Instinctively, we want to make sure that all staff are supported in their role and, next year, with the possible steps towards an education that we may have known pre-pandemic, it would be easy to put in place the policies and procedures that we had become accustomed to before March 2020.
However, this was the life before Covid-19 and, quite possibly, an educational world not previously experienced by a large amount of our newly qualified staff.
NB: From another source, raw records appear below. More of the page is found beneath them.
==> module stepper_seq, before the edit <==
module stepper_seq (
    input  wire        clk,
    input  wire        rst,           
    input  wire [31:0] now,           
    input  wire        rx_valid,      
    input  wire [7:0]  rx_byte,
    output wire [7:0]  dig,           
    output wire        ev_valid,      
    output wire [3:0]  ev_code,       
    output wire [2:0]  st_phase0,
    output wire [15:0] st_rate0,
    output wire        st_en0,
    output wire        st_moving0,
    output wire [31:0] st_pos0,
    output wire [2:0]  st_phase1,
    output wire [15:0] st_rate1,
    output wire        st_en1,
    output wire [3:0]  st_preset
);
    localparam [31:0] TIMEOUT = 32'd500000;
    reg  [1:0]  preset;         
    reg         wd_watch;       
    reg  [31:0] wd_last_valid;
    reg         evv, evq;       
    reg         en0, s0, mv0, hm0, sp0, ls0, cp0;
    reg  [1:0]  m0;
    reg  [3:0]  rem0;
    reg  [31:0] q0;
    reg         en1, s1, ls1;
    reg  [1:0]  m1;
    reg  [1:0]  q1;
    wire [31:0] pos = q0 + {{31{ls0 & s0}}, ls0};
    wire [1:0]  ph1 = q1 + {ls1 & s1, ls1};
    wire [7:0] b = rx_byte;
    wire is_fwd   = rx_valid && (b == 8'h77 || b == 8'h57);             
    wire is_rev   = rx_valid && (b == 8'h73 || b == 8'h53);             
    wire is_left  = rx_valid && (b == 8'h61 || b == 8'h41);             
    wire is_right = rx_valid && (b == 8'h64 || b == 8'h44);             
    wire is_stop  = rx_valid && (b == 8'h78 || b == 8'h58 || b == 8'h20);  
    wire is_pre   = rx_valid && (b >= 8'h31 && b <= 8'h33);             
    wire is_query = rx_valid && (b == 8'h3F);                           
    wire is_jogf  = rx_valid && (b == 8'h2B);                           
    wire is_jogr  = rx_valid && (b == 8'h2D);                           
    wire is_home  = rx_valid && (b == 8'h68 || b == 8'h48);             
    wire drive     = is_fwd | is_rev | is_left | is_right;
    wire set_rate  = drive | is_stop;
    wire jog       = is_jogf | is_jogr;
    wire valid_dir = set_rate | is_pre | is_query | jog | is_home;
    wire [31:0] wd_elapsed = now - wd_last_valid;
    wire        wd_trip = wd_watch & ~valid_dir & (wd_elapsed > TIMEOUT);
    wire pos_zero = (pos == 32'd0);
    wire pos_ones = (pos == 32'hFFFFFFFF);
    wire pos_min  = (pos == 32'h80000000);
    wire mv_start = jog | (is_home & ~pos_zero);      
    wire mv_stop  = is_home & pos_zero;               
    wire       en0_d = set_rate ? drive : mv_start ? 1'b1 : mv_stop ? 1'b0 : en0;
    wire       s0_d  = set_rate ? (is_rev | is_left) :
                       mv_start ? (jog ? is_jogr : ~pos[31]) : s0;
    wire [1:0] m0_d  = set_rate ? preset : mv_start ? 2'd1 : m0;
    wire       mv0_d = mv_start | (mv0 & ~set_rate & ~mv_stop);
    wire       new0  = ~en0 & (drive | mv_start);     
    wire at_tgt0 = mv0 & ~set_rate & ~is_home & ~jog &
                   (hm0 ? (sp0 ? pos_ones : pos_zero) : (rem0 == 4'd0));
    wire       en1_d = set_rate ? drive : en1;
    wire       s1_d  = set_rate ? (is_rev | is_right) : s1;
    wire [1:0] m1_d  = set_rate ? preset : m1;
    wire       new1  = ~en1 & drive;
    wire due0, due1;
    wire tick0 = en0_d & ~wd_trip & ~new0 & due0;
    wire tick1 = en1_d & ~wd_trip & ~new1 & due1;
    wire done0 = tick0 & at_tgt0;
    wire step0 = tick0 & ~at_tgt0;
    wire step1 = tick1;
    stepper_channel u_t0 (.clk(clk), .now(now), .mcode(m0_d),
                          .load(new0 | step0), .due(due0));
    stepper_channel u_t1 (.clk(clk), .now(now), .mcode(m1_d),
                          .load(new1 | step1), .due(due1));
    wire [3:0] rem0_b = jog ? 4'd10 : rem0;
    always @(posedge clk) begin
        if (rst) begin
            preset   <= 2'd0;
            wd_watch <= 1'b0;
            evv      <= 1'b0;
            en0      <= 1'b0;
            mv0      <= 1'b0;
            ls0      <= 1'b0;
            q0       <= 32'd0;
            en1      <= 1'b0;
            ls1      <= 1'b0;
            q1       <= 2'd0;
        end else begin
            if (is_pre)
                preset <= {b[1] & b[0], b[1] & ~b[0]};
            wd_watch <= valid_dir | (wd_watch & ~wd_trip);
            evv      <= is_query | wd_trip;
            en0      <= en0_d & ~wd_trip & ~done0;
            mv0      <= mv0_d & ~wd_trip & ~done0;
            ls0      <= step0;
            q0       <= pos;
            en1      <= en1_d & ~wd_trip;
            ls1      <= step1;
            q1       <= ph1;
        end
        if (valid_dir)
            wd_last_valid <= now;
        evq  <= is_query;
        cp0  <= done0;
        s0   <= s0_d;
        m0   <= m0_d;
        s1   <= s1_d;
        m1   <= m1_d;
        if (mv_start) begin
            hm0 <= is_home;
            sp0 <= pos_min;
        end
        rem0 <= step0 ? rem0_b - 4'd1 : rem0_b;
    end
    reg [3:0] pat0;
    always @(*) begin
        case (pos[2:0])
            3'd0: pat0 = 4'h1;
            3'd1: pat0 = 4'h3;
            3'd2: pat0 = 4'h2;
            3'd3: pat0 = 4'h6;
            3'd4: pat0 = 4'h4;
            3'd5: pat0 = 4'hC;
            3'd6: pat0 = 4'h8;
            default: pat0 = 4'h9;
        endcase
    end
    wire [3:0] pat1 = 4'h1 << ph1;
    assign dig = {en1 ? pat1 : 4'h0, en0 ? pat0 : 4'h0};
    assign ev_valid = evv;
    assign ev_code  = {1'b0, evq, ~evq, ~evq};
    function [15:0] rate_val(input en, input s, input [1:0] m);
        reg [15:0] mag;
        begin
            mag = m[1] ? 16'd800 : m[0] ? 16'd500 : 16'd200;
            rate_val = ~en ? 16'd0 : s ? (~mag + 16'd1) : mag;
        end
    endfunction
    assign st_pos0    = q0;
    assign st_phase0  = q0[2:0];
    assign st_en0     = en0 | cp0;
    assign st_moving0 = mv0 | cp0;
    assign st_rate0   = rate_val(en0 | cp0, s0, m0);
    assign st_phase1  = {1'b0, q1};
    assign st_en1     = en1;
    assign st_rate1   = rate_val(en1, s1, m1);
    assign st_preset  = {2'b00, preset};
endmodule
This is an optimization exercise on Yosys and OpenROAD, whose aim is small area and few clock cycles, not a production implementation.
Power is estimated from default activity; no workload was simulated.

Design can_codec, start of the top module:
module can_codec (
    input  wire         clk,
    input  wire         rst,
    input  wire         enc_in_valid,
    output wire         enc_in_ready,
    input  wire         enc_in_fd,
    input  wire [28:0]  enc_in_id,
    input  wire         enc_in_ext,
    input  wire         enc_in_rtr,
    input  wire         enc_in_fdf,
    input  wire         enc_in_brs,
    input  wire [7:0]   enc_in_len,
    input  wire [511:0] enc_in_data,
    output wire         enc_out_valid,
    input  wire         enc_out_ready,
    output wire [63:0]  enc_out_word,
    output wire         enc_out_last,
    output wire         enc_out_err,
    input  wire         dec_in_valid,
    output wire         dec_in_ready,
    input  wire [63:0]  dec_in_word,
    input  wire         dec_in_fd,
    output wire         dec_out_valid,
    input  wire         dec_out_ready,
    output wire         dec_out_err,
    output wire [28:0]  dec_out_id,
    output wire         dec_out_ext,
    output wire         dec_out_rtr,
    output wire         dec_out_fdf,
    output wire         dec_out_brs,
    output wire [7:0]   dec_out_len,
    output wire [511:0] dec_out_data,
    output wire [2:0]   dec_out_status,
    output wire [2:0]   dec_out_slots
);
    can_enc u_enc (
        .clk       (clk),
        .rst       (rst),
        .in_valid  (enc_in_valid),
        .in_ready  (enc_in_ready),
        .in_fd     (enc_in_fd),
        .in_id     (enc_in_id),
        .in_ext    (enc_in_ext),
        .in_rtr    (enc_in_rtr),
        .in_fdf    (enc_in_fdf),
        .in_brs    (enc_in_brs),
        .in_len    (enc_in_len),
        .in_data   (enc_in_data),
        .out_valid (enc_out_valid),
        .out_ready (enc_out_ready),
        .out_word  (enc_out_word),
        .out_last  (enc_out_last),
        .out_err   (enc_out_err)
    );
    can_dec u_dec (
        .clk        (clk),
        .rst        (rst),
        .in_valid   (dec_in_valid),
        .in_ready   (dec_in_ready),
        .in_word    (dec_in_word),
        .in_fd      (dec_in_fd),
        .out_valid  (dec_out_valid),
        .out_ready  (dec_out_ready),
        .out_err    (dec_out_err),
        .out_id     (dec_out_id),
        .out_ext    (dec_out_ext),
        .out_rtr    (dec_out_rtr),
        .out_fdf    (dec_out_fdf),
        .out_brs    (dec_out_brs),
        .out_len    (dec_out_len),
        .out_data   (dec_out_data),
  ...
Settings: LEC_CHECK=0, CAP_MARGIN=20, CORE_AREA=10 10 360 360, DIE_AREA=0 0 370 370, GPL_TIMING_DRIVEN=0, SETUP_SLACK_MARGIN=0.3, SLEW_MARGIN=20; clock period 6.0 ns.
standard.sh (not shown) runs the stock make flow with config.mk's settings and CLKGATE_MAP_FILE= SYNTH_SCRIPT=/design/flow/synth_recipe.tcl, a recipe that flattens the netlist after the stock synthesis.
==> flow/flow/run.sh <==
#!/bin/bash
# Standard ORFS layout (the standard.sh, unchanged synthesis), except:
# - the port buffers are the smallest buffer cell instead of the one
#   buffer_ports picks by itself (clkdlybuf4s50_1); every port still gets
#   its own buffer;
# - the clock tree is built from clkbuf_8 without dummy loads.
set -euo pipefail
export BUFFER_PORTS_ARGS="-buffer_cell sky130_fd_sc_hd__buf_1"
export CTS_ARGS="-sink_clustering_enable -repair_clock_nets -dont_use_dummy_load -buf_list sky130_fd_sc_hd__clkbuf_8"
bash standard.sh > standard.log 2>&1
The first run went through all stages and came out clean.
This is an optimization exercise on Yosys and OpenROAD, whose aim is small area, a short achievable clock period and few clock cycles, not a production implementation.
The RTL was checked by simulation tests, not by an equivalence proof against the original design.

==> flow/design.v, too long to show whole: its modules and the start of the top module <==
// module fvmc: 1080 lines
module fvmc (
    input  wire        clk,
    input  wire        rst,         
    input  wire        req,         
    input  wire        we,          
    input  wire [5:0]  addr,        
    input  wire [31:0] wdata,
    output wire        ack,         
    output reg  [31:0] rdata,       
    output wire [16:0] mot_yaw,
    output wire [16:0] mot_fwd
);
  // ...
==> flow/run.sh <==
#!/bin/bash
# synth_recipe.tcl (not shown) runs the flow's synth.tcl, then flattens the netlist and writes it again
# the make line also repeats each setting of config.mk as NAME=value (left out here)
make -C /OpenROAD-flow-scripts/flow DESIGN_CONFIG=/design/flow/config.mk WORK_HOME=/design/flow/orfs CLKGATE_MAP_FILE= SYNTH_SCRIPT=/design/flow/synth_recipe.tcl finish
==> flow/config.mk <==
export PLATFORM = sky130hd
export DESIGN_NAME = fvmc
export DESIGN_NICKNAME = fvmc
export VERILOG_FILES = /design/flow/design.v
export SDC_FILE = /design/flow/constraint.sdc
export NUM_CORES = 8
export LEC_CHECK = 0
export CAP_MARGIN = 30
export CORE_MARGIN = 2
export CORE_UTILIZATION = 70
export SETUP_SLACK_MARGIN = 2
export SLEW_MARGIN = 30
==> flow/constraint.sdc <==
create_clock -name core_clock -period 90.0 [get_ports {clk}]
set_input_delay 18.0000 -clock core_clock [delete_from_list [all_inputs] [get_ports {clk}]]
set_output_delay 18.0000 -clock core_clock [all_outputs]
set_load 0.01 [all_outputs]
==> flow_metrics.env, run 1 <==
export IMPL_met1_usage_pct=74.22
export IMPL_die_h_um=368.7
export IMPL_grt_max_degree=175
export IMPL_clock_sinks=1235
export IMPL_io_buffer_count=108
export IMPL_synth_top_family_by_area="compound AO/OA/AOI/OAI gates"
export IMPL_haltStage="5_1_grt"
export IMPL_synthAdderAreaFrac_pct=14.11
export IMPL_tool_error="[ERROR GRT-0116] Global routing finished with congestion. Check the congestion regions in the DRC Viewer."
export IMPL_yosysWarningCount=1
export IMPL_synthMuxAreaShare_pct=5.629
export IMPL_grt_pass1_wl_um=699200
export IMPL_hold_buffers=0
export IMPL_cts_path_max_buffers=3
export IMPL_syn_instance_count=10678
export IMPL_root_buffer="clkbuf_16"
export IMPL_start_util_pct=70.65
export IMPL_syn_nets=11612
export IMPL_post_cts_resized=0
export IMPL_placed_area_mm2=0.09645
export IMPL_ys_flop_type="dfxtp_1"
export IMPL_place_congestion=1.236
export IMPL_yosys_area_share_xor_xnor_pct=5.894
export IMPL_yosys_area_share_simple_pct=17.16
export IMPL_yosysMostFrequentCell="nand2_1"
export IMPL_outcome="stopped before the end"
Testbench counts, summed over its fixed seeds: cycles 162,131.
==> run 2: changes to the inputs <==
--- a/flow/config.mk
+++ b/flow/config.mk
@@ -7,6 +7,6 @@
 export LEC_CHECK = 0
 export CAP_MARGIN = 30
 export CORE_MARGIN = 2
-export CORE_UTILIZATION = 70
+export CORE_UTILIZATION = 45
 export SETUP_SLACK_MARGIN = 2
 export SLEW_MARGIN = 30
==> run 2 against run 1 <==
Against the previous run:
- the run now finishes clean
- synthesized area unchanged
- synthesized cell count stayed put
When you have managed to craft your practice in a classroom of rows, learnt to develop your professional relationships with pupils at arm’s length, communicated with parents via screens and telephones rather than face to face and the only staff meeting you have attended was on zoom, the challenge of reintegration and relearning the school that you have grown to know will be a terrific task for those that know no different.
Supporting NQTs this year
As we embark on preparations for the new academic year, let us remember that the world we are to return to represents yet another set of changes for some of our staff. Let us ensure that we take the time not to assume prior knowledge and experience of historic ways of working and traditional modus operandi.
Let us ensure that the culture of support is not left solely at the feet of the mentors who have been allocated to support our newest teachers. Let’s ensure a collective culture and, as leaders, disseminate that message to all.
From parent’s evenings to whole school assemblies, from more children in the dining hall to repositioning classrooms to groups of tables away from the regimented agenda of rows and social distancing.
From face masks to the freedom of normality, whatever route your school chooses to take, should the guidance allow it, ensure you keep in mind those members of staff who this will be, yet another, new experience of education and yet another map to follow.
Dan Edwards is principal of Woodstock Primary Academy, Leicester.